EXERCISE PROMPT: Pull every line containing "then" out of the material below.

(RECORDS)

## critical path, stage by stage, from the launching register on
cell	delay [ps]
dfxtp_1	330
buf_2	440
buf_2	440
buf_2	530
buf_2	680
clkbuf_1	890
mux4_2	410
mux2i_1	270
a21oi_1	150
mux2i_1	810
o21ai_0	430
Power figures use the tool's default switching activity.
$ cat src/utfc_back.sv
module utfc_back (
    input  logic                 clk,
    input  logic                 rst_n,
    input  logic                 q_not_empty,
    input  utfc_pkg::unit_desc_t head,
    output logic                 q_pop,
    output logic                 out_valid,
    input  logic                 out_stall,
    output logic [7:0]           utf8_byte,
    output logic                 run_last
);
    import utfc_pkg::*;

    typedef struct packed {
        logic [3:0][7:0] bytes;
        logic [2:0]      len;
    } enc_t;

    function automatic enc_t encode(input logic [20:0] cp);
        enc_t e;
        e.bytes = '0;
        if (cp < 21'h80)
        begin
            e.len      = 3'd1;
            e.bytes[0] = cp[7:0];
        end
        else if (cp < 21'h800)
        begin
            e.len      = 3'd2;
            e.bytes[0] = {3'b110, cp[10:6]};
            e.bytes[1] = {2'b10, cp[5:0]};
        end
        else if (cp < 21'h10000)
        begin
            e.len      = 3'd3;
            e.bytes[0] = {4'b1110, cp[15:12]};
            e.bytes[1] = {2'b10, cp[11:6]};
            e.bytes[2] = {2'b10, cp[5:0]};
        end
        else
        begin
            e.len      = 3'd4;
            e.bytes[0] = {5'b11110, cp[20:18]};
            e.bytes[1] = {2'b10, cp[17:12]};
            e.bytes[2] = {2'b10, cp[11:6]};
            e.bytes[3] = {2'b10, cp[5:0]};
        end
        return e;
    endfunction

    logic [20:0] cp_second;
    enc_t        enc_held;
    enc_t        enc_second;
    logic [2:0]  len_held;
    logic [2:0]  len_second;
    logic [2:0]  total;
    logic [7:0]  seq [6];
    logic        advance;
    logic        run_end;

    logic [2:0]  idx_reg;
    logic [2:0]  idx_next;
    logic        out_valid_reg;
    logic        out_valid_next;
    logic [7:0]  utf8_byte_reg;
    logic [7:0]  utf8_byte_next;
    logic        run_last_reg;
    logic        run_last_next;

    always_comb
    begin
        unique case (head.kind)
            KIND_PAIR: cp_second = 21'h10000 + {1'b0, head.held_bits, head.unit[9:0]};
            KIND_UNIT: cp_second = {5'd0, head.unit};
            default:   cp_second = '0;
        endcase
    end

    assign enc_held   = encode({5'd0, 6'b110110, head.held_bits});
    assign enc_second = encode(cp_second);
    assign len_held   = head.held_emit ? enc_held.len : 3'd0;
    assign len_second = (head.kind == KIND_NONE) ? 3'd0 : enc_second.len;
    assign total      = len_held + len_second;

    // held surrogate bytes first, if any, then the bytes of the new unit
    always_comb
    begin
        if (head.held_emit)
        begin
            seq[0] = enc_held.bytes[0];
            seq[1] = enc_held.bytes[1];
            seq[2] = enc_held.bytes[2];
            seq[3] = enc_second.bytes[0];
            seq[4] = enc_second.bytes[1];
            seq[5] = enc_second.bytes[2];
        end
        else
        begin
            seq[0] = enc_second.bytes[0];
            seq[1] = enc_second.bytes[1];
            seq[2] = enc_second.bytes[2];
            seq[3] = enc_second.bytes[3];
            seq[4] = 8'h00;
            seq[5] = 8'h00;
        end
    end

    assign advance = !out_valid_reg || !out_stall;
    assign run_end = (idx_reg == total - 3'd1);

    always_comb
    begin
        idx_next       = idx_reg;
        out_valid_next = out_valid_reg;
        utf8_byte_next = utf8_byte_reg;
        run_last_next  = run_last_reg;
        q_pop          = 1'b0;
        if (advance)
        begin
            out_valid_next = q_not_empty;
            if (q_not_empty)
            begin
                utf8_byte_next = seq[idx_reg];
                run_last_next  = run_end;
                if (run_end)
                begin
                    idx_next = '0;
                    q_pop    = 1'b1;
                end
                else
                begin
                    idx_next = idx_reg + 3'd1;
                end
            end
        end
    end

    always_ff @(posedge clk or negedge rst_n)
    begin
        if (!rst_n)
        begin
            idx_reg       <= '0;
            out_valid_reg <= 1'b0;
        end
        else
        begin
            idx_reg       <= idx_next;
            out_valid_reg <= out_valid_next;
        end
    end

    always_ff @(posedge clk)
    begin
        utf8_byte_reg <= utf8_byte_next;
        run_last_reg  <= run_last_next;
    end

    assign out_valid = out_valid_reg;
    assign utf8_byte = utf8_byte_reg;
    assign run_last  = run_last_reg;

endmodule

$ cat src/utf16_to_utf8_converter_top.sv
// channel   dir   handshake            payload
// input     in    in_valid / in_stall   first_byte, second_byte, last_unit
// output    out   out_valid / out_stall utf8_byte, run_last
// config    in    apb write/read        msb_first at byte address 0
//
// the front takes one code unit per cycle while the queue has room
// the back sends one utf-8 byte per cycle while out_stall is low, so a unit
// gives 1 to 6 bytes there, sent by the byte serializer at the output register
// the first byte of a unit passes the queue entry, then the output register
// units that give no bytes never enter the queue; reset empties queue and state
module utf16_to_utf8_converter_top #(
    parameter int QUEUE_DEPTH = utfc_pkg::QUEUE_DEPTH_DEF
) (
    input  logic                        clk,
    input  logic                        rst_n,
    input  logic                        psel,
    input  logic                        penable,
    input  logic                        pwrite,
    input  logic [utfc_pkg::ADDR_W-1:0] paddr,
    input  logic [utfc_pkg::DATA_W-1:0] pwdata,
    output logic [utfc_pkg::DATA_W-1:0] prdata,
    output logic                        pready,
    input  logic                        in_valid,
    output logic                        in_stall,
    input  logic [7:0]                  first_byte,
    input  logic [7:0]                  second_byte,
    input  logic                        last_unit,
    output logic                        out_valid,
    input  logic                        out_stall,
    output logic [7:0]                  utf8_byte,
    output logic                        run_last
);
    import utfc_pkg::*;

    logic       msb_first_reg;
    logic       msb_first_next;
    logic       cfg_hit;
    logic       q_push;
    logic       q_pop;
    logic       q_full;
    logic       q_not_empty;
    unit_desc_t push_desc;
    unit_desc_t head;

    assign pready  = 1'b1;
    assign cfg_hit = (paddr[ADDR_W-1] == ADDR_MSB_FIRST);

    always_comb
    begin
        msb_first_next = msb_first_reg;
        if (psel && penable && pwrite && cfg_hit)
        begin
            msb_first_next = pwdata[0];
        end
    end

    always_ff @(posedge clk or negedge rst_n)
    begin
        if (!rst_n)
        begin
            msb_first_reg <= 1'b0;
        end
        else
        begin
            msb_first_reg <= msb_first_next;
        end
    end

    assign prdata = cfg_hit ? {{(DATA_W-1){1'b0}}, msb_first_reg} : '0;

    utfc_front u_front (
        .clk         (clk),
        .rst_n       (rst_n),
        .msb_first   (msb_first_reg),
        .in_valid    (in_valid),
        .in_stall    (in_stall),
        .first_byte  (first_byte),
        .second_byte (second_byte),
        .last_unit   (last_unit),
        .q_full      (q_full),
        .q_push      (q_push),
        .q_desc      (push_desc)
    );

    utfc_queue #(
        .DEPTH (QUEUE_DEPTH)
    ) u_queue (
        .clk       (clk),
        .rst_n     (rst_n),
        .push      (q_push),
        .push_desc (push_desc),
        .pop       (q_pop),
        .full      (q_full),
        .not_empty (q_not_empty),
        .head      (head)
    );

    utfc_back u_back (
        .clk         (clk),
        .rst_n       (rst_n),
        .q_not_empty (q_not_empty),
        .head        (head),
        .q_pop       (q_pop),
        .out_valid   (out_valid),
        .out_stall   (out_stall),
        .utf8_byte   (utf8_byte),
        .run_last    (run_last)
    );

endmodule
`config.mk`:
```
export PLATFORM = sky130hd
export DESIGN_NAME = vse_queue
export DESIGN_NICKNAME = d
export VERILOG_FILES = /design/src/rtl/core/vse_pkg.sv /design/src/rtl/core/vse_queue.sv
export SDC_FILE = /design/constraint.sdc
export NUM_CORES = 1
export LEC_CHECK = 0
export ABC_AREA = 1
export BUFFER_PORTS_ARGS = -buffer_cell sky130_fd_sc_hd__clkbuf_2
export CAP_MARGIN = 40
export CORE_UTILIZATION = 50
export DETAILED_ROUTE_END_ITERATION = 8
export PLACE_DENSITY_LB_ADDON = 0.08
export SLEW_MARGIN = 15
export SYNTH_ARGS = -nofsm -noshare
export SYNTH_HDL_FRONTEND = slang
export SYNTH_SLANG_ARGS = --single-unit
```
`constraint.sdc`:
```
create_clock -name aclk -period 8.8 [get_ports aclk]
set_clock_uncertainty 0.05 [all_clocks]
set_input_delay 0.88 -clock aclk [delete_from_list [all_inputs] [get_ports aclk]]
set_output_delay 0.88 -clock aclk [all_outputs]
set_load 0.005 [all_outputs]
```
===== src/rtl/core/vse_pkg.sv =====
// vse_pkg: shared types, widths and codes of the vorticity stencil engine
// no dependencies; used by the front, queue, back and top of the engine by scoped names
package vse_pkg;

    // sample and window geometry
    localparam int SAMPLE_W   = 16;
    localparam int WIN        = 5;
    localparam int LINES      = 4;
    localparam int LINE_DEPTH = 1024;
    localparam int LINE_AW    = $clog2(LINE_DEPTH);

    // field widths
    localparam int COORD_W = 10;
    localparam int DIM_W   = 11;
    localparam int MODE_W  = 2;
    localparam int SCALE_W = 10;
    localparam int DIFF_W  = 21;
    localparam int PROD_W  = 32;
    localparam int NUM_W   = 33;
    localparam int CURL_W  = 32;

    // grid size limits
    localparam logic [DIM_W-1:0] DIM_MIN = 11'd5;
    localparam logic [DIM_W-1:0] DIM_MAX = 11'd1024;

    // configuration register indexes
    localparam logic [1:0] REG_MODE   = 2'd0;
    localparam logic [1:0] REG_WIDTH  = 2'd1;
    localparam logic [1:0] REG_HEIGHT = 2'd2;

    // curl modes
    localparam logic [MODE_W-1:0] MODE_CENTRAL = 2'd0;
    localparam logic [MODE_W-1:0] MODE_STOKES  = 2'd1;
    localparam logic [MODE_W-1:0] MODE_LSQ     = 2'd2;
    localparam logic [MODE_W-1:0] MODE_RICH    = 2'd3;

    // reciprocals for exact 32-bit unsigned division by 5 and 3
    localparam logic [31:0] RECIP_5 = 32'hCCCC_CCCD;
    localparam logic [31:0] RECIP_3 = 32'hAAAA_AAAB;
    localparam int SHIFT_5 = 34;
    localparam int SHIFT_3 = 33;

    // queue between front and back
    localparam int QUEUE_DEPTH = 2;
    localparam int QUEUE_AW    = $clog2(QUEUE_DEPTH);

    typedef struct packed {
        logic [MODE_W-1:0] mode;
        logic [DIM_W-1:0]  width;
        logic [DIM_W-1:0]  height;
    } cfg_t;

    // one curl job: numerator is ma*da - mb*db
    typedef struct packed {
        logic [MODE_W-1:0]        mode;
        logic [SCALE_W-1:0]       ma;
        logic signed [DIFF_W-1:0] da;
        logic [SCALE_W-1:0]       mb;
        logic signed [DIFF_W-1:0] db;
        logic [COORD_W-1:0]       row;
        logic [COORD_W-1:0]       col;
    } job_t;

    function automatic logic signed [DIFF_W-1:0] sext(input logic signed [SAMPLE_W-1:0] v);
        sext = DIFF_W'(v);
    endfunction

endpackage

(End RECORDS)

WRITTEN ANSWER:
    // held surrogate bytes first, if any, then the bytes of the new unit
// the first byte of a unit passes the queue entry, then the output register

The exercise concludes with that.